* Material provided
__________________________________________________
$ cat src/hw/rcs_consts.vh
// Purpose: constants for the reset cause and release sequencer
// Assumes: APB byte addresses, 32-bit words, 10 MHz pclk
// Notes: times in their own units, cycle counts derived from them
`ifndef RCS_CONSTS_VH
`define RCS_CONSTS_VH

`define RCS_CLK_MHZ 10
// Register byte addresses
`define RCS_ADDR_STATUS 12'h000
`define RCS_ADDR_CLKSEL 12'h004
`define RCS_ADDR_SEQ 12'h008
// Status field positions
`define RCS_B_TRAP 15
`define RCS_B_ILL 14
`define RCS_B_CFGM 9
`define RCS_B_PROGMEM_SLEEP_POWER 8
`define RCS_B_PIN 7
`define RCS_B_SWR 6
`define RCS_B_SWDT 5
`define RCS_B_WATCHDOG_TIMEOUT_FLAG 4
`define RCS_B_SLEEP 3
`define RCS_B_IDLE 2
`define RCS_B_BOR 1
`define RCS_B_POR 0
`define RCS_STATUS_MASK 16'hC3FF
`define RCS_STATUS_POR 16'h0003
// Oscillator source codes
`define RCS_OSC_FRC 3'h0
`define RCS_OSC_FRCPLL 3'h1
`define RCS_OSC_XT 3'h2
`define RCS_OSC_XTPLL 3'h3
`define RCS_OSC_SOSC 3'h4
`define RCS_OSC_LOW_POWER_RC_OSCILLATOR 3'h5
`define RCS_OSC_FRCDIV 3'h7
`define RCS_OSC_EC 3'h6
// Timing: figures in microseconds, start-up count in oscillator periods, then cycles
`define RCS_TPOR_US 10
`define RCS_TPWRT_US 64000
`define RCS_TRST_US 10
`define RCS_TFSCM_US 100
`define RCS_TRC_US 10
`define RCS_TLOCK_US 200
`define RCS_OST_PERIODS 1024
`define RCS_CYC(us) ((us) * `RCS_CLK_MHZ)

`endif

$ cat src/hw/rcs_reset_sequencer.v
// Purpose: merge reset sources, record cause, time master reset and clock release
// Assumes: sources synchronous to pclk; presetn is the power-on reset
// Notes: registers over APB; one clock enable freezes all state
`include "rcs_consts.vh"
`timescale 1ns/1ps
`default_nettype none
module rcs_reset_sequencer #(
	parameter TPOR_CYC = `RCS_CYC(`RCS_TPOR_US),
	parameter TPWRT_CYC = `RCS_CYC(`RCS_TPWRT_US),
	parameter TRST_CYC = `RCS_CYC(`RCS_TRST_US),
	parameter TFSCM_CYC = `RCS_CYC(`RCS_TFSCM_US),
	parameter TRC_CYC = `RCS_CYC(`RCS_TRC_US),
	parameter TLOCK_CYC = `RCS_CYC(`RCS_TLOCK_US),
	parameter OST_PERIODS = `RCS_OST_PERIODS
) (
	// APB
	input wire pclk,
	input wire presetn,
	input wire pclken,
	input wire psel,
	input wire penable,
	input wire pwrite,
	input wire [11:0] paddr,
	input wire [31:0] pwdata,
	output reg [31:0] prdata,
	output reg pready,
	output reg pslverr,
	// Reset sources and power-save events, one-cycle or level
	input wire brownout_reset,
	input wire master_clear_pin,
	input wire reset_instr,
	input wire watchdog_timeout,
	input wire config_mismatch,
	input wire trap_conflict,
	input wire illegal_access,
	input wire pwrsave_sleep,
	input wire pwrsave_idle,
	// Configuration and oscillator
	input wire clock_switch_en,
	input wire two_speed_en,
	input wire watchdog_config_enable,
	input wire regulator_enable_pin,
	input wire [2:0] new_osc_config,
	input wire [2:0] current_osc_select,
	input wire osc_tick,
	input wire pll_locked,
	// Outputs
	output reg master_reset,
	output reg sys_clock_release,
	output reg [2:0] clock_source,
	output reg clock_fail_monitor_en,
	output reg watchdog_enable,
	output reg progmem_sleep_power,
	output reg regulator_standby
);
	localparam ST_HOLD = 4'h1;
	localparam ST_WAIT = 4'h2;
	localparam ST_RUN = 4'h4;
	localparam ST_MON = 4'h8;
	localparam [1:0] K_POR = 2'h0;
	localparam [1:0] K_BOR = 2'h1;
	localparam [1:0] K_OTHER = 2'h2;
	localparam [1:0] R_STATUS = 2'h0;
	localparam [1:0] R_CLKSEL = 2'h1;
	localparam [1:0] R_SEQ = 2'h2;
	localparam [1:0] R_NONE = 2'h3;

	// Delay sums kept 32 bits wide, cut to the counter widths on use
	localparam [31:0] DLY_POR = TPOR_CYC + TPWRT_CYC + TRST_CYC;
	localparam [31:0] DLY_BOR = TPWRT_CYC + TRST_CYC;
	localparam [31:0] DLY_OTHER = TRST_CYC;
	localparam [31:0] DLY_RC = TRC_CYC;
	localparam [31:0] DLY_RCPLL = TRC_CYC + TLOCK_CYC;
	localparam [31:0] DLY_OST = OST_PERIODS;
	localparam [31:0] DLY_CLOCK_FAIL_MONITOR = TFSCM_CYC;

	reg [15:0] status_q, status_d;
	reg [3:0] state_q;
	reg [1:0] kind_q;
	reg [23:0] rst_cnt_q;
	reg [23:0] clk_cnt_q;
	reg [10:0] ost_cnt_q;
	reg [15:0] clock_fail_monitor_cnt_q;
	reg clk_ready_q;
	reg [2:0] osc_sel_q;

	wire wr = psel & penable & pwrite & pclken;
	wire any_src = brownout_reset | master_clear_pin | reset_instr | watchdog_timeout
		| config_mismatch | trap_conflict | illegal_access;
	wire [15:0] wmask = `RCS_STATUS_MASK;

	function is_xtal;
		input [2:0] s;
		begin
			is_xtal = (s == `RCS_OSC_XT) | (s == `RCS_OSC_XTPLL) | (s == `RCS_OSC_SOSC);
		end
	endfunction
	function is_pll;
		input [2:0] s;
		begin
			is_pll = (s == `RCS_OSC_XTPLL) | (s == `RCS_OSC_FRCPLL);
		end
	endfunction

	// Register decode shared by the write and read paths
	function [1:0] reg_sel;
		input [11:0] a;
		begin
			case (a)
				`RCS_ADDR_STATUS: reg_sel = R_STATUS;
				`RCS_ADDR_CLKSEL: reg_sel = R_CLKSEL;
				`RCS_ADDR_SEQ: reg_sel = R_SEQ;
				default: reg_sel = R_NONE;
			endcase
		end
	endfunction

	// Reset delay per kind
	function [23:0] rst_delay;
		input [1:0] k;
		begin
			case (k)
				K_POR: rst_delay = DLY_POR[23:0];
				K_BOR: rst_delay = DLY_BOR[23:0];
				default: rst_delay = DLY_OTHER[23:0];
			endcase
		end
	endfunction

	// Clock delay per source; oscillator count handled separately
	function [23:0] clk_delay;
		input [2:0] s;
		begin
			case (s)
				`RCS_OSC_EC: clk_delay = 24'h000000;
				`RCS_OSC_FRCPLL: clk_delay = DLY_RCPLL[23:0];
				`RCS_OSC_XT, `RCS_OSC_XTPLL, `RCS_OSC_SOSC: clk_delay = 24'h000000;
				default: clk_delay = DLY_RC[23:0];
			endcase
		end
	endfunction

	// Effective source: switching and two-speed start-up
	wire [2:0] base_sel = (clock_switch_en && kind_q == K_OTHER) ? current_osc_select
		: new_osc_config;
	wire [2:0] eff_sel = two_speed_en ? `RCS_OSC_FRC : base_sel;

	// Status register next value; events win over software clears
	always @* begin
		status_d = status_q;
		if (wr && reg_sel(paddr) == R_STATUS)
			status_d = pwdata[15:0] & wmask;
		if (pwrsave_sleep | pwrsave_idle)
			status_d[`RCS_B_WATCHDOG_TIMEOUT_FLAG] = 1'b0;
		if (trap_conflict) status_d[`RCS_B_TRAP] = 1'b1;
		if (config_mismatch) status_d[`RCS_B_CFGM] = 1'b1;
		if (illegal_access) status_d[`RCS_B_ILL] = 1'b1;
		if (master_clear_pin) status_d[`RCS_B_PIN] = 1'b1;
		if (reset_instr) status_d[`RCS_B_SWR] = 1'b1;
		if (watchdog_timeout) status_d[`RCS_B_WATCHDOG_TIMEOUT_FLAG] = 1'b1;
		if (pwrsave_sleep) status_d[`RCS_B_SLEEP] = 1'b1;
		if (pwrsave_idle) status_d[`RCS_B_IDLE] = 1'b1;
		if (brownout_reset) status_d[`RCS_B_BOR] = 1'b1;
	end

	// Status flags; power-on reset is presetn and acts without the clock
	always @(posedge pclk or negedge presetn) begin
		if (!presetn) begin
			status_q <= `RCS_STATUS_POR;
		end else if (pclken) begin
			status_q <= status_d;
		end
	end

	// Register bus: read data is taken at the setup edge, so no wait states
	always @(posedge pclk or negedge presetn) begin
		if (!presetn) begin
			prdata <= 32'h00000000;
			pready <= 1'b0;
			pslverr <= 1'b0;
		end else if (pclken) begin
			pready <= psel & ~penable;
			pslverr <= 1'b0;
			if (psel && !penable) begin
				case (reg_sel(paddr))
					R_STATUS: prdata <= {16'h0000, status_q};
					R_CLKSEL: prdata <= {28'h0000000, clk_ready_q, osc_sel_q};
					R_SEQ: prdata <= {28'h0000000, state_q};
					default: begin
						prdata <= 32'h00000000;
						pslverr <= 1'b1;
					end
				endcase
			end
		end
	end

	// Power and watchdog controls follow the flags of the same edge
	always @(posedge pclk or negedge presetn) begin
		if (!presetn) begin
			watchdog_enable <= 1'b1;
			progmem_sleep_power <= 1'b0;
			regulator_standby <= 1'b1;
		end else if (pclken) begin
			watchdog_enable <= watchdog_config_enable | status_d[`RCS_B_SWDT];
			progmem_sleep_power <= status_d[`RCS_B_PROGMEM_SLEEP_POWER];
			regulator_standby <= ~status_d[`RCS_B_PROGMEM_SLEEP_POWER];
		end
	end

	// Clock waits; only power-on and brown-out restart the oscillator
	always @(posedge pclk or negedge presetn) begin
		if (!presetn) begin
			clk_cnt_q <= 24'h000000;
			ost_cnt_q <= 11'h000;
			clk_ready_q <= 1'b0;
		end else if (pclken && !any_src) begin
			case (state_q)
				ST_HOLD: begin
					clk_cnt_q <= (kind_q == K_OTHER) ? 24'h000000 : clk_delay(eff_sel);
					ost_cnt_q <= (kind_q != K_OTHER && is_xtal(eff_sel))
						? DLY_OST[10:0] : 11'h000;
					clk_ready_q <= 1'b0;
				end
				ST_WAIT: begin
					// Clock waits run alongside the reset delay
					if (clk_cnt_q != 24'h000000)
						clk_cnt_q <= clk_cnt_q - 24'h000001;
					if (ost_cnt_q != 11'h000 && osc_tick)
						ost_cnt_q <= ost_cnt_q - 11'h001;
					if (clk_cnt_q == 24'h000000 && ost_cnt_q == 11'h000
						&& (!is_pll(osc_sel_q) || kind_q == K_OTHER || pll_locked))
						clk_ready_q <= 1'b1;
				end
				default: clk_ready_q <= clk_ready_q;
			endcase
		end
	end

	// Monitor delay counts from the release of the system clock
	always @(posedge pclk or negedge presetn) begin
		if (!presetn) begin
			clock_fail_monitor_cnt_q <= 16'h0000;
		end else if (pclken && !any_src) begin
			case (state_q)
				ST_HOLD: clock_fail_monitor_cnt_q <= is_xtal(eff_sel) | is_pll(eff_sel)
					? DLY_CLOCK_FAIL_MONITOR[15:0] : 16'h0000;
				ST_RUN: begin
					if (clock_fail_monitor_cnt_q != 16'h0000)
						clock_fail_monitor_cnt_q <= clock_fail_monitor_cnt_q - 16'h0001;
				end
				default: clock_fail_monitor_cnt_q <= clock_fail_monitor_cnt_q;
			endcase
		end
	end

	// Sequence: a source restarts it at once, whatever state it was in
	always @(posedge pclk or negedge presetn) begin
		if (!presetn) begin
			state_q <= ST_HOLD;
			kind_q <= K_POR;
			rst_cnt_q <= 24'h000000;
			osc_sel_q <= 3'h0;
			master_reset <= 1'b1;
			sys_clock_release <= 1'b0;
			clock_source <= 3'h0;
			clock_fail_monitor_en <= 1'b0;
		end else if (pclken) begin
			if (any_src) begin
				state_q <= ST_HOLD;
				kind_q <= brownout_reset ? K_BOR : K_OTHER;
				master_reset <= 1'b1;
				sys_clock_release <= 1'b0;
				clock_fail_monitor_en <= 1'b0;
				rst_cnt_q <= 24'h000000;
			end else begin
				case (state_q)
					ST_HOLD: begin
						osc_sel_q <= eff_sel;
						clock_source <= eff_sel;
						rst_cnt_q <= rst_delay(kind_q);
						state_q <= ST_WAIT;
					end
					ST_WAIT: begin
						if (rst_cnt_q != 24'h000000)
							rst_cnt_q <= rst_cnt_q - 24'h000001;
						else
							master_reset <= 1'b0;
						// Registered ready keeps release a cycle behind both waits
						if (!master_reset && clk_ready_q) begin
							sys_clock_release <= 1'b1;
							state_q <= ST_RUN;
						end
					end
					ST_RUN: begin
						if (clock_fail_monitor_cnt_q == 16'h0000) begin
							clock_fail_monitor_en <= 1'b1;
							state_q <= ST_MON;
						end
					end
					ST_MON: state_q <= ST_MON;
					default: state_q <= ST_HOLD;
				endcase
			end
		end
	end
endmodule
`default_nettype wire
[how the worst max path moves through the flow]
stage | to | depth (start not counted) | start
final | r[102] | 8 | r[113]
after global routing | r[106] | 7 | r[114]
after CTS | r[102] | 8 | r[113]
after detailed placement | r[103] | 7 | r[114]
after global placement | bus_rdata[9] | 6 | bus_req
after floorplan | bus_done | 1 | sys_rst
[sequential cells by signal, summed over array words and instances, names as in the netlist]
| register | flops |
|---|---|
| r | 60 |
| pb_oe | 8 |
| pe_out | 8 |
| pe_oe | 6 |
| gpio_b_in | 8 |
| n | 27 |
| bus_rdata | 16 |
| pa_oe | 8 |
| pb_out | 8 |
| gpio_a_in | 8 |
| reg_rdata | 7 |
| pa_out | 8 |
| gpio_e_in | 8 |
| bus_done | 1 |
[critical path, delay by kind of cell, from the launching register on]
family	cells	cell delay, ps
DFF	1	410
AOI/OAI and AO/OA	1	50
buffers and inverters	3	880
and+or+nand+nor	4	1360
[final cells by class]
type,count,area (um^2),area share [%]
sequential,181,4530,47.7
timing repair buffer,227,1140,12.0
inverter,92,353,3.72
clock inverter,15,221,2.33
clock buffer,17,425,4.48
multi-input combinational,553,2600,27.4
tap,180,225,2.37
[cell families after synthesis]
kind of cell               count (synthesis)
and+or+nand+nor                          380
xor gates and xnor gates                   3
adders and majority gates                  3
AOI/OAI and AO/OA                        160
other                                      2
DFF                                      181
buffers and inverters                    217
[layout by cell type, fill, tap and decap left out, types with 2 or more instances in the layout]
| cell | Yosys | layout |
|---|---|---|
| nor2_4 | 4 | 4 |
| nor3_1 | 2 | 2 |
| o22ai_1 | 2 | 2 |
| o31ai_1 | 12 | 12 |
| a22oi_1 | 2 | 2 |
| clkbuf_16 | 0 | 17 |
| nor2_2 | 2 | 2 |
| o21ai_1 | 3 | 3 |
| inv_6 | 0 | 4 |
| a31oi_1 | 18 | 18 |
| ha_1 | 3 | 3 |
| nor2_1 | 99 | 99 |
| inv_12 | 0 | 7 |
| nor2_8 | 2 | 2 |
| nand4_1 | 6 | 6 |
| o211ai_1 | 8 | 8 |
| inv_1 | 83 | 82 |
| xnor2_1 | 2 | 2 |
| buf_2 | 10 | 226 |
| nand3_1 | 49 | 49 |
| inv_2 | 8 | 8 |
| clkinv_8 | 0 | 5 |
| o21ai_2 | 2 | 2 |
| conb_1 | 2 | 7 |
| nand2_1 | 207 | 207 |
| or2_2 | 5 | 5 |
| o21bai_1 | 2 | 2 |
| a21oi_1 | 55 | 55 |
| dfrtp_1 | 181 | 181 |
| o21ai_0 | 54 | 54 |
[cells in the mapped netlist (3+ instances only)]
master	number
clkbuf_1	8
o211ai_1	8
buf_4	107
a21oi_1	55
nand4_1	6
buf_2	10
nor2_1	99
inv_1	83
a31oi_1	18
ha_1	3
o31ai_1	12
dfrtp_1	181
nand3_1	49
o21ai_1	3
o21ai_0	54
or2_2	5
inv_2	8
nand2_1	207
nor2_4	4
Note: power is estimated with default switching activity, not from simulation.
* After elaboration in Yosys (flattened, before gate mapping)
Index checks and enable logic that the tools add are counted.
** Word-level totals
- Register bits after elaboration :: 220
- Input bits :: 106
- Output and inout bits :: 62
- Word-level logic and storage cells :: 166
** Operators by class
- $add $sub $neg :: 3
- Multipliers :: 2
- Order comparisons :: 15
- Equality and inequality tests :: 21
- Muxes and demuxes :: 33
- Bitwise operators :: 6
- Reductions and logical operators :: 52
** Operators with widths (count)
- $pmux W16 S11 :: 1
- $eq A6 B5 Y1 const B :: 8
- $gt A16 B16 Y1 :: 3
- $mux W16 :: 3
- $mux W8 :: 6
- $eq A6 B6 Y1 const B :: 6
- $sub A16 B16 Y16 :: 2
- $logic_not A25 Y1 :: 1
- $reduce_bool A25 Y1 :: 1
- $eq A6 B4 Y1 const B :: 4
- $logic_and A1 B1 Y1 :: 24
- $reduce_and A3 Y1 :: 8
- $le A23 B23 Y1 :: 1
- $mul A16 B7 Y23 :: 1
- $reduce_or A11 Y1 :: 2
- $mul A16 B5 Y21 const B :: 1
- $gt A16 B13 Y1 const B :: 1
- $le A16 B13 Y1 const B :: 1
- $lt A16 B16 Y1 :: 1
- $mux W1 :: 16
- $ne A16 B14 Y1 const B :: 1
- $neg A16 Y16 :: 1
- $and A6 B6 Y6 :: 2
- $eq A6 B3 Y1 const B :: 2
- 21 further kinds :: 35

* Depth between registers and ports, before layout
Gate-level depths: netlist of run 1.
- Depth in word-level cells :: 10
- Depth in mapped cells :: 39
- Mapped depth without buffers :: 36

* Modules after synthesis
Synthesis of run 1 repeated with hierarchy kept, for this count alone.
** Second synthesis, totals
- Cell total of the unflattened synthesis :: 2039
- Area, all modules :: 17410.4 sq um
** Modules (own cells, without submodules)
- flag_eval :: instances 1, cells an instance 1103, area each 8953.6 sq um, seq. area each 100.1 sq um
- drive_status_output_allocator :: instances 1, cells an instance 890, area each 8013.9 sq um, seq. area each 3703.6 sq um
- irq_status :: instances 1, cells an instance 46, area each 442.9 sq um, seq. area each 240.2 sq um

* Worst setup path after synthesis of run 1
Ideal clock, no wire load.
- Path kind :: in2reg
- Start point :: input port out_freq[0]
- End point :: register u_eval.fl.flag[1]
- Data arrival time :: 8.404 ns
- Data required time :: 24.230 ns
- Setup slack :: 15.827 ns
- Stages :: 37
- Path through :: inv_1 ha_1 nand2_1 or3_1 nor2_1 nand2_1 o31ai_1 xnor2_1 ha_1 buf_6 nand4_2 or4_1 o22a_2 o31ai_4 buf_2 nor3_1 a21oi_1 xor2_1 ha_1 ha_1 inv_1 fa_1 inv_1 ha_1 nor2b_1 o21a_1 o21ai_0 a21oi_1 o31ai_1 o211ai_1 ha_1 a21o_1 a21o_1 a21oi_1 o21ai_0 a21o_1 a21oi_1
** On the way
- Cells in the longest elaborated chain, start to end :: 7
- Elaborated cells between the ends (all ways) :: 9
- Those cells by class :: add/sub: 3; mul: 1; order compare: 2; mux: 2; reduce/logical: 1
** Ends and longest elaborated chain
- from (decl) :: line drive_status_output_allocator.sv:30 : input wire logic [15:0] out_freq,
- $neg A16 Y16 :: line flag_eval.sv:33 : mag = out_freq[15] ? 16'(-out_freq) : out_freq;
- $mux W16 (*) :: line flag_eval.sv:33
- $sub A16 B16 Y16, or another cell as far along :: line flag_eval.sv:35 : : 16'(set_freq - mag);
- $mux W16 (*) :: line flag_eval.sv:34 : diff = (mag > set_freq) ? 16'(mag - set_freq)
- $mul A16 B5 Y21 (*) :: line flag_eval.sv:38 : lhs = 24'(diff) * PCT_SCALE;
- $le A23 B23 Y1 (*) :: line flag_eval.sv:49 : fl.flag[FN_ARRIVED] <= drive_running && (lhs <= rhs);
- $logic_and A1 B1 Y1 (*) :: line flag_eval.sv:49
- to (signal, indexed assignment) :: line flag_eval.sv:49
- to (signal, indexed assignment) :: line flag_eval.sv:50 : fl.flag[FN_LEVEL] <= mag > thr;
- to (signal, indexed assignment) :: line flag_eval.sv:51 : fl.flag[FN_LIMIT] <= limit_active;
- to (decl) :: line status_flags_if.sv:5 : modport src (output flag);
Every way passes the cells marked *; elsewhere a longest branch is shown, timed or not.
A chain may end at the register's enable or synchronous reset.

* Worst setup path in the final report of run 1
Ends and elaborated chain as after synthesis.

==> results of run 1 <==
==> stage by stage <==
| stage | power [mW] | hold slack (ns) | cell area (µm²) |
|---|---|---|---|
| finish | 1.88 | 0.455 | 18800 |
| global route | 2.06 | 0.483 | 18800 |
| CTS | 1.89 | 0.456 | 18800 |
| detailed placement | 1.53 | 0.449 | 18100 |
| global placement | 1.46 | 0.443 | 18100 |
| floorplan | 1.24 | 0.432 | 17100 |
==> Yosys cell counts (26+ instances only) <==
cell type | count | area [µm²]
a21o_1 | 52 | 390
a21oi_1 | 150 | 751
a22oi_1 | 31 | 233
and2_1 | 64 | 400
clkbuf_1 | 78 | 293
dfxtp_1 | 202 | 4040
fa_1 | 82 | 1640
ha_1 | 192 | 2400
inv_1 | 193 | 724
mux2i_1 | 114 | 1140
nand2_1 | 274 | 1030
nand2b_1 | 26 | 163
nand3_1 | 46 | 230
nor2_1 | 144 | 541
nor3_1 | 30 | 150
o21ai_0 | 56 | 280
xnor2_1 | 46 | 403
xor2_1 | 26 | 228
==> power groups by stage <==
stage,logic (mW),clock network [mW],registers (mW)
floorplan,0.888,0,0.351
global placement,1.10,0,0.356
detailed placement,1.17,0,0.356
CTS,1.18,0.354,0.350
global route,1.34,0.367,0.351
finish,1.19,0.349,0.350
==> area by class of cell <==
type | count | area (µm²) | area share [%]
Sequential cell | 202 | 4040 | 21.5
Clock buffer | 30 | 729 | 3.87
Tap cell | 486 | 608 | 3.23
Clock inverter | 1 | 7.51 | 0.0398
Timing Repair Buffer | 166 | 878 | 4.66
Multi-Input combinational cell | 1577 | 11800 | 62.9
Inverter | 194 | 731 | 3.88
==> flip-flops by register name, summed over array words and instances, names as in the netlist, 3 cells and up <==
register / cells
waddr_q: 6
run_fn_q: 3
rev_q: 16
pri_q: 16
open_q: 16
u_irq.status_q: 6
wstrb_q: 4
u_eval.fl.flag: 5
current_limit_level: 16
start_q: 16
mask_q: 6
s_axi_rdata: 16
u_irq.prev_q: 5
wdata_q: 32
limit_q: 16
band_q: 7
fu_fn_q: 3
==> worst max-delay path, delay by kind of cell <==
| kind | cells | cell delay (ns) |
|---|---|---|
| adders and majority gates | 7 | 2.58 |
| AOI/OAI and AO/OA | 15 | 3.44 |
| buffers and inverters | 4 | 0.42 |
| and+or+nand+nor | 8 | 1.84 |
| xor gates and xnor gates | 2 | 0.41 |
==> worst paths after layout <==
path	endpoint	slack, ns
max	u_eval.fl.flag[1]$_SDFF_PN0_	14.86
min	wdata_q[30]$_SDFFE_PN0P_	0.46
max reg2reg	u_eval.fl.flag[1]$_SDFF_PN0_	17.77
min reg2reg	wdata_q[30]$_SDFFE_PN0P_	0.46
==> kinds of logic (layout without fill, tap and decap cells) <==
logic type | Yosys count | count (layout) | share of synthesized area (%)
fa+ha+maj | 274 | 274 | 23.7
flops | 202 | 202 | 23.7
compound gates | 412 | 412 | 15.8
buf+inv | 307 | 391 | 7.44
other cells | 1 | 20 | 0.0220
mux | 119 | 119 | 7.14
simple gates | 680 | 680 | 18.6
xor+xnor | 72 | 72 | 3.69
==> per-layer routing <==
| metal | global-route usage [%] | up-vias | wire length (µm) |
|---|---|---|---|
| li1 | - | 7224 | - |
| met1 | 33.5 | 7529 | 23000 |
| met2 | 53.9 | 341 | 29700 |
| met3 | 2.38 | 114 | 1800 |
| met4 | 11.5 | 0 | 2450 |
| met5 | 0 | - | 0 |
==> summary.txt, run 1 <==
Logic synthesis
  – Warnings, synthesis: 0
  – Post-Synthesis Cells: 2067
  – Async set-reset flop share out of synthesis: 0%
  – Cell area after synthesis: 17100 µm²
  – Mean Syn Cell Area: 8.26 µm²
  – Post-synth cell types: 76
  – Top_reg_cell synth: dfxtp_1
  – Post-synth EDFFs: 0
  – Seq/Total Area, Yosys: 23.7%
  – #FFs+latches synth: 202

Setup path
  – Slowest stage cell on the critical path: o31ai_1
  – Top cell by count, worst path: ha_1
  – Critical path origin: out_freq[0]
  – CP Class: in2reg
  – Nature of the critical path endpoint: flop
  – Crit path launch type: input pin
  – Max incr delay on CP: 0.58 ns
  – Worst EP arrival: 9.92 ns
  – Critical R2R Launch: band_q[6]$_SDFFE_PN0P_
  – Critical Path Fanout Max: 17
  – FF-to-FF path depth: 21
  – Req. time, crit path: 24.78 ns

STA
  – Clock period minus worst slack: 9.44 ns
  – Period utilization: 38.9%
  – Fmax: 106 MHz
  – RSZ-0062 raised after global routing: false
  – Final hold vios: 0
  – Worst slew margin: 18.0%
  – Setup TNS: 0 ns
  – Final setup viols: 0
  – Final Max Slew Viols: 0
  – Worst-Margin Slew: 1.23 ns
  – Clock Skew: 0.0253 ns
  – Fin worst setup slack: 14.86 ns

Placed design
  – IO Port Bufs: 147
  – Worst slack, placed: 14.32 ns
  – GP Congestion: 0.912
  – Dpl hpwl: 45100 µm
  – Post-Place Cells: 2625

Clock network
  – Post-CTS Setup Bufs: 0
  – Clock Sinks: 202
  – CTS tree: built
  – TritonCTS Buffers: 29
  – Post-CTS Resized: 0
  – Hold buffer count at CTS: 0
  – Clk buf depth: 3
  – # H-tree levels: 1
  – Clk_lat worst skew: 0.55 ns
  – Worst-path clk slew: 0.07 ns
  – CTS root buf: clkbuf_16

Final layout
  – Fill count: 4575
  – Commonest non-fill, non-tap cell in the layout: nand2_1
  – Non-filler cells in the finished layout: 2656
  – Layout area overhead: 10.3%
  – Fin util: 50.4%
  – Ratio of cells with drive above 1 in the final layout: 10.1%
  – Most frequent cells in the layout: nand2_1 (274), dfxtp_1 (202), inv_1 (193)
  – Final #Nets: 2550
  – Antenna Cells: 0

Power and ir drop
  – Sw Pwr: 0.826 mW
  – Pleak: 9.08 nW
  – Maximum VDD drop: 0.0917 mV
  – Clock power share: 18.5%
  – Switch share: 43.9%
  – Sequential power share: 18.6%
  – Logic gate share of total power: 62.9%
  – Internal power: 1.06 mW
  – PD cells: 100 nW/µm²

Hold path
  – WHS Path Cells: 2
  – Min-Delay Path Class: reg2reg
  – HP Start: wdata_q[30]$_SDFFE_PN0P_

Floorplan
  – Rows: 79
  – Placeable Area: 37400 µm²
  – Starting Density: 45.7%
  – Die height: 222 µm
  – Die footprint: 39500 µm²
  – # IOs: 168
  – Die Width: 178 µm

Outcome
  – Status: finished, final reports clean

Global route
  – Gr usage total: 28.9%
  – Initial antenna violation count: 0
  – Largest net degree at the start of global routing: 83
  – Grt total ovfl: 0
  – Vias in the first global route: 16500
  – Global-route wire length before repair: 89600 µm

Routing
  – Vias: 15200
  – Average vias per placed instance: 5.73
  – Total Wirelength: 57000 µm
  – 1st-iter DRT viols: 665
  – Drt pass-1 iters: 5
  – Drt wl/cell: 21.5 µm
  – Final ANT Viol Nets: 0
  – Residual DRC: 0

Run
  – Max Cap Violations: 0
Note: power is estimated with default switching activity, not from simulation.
__________________________________________________
* Action item
From the entries above, give again exactly the lines running from the line with "[how the worst" to the line with "a22oi_1 | 2 | 2 |"; include both of those lines.

* Output
[how the worst max path moves through the flow]
stage | to | depth (start not counted) | start
final | r[102] | 8 | r[113]
after global routing | r[106] | 7 | r[114]
after CTS | r[102] | 8 | r[113]
after detailed placement | r[103] | 7 | r[114]
after global placement | bus_rdata[9] | 6 | bus_req
after floorplan | bus_done | 1 | sys_rst
[sequential cells by signal, summed over array words and instances, names as in the netlist]
| register | flops |
|---|---|
| r | 60 |
| pb_oe | 8 |
| pe_out | 8 |
| pe_oe | 6 |
| gpio_b_in | 8 |
| n | 27 |
| bus_rdata | 16 |
| pa_oe | 8 |
| pb_out | 8 |
| gpio_a_in | 8 |
| reg_rdata | 7 |
| pa_out | 8 |
| gpio_e_in | 8 |
| bus_done | 1 |
[critical path, delay by kind of cell, from the launching register on]
family	cells	cell delay, ps
DFF	1	410
AOI/OAI and AO/OA	1	50
buffers and inverters	3	880
and+or+nand+nor	4	1360
[final cells by class]
type,count,area (um^2),area share [%]
sequential,181,4530,47.7
timing repair buffer,227,1140,12.0
inverter,92,353,3.72
clock inverter,15,221,2.33
clock buffer,17,425,4.48
multi-input combinational,553,2600,27.4
tap,180,225,2.37
[cell families after synthesis]
kind of cell               count (synthesis)
and+or+nand+nor                          380
xor gates and xnor gates                   3
adders and majority gates                  3
AOI/OAI and AO/OA                        160
other                                      2
DFF                                      181
buffers and inverters                    217
[layout by cell type, fill, tap and decap left out, types with 2 or more instances in the layout]
| cell | Yosys | layout |
|---|---|---|
| nor2_4 | 4 | 4 |
| nor3_1 | 2 | 2 |
| o22ai_1 | 2 | 2 |
| o31ai_1 | 12 | 12 |
| a22oi_1 | 2 | 2 |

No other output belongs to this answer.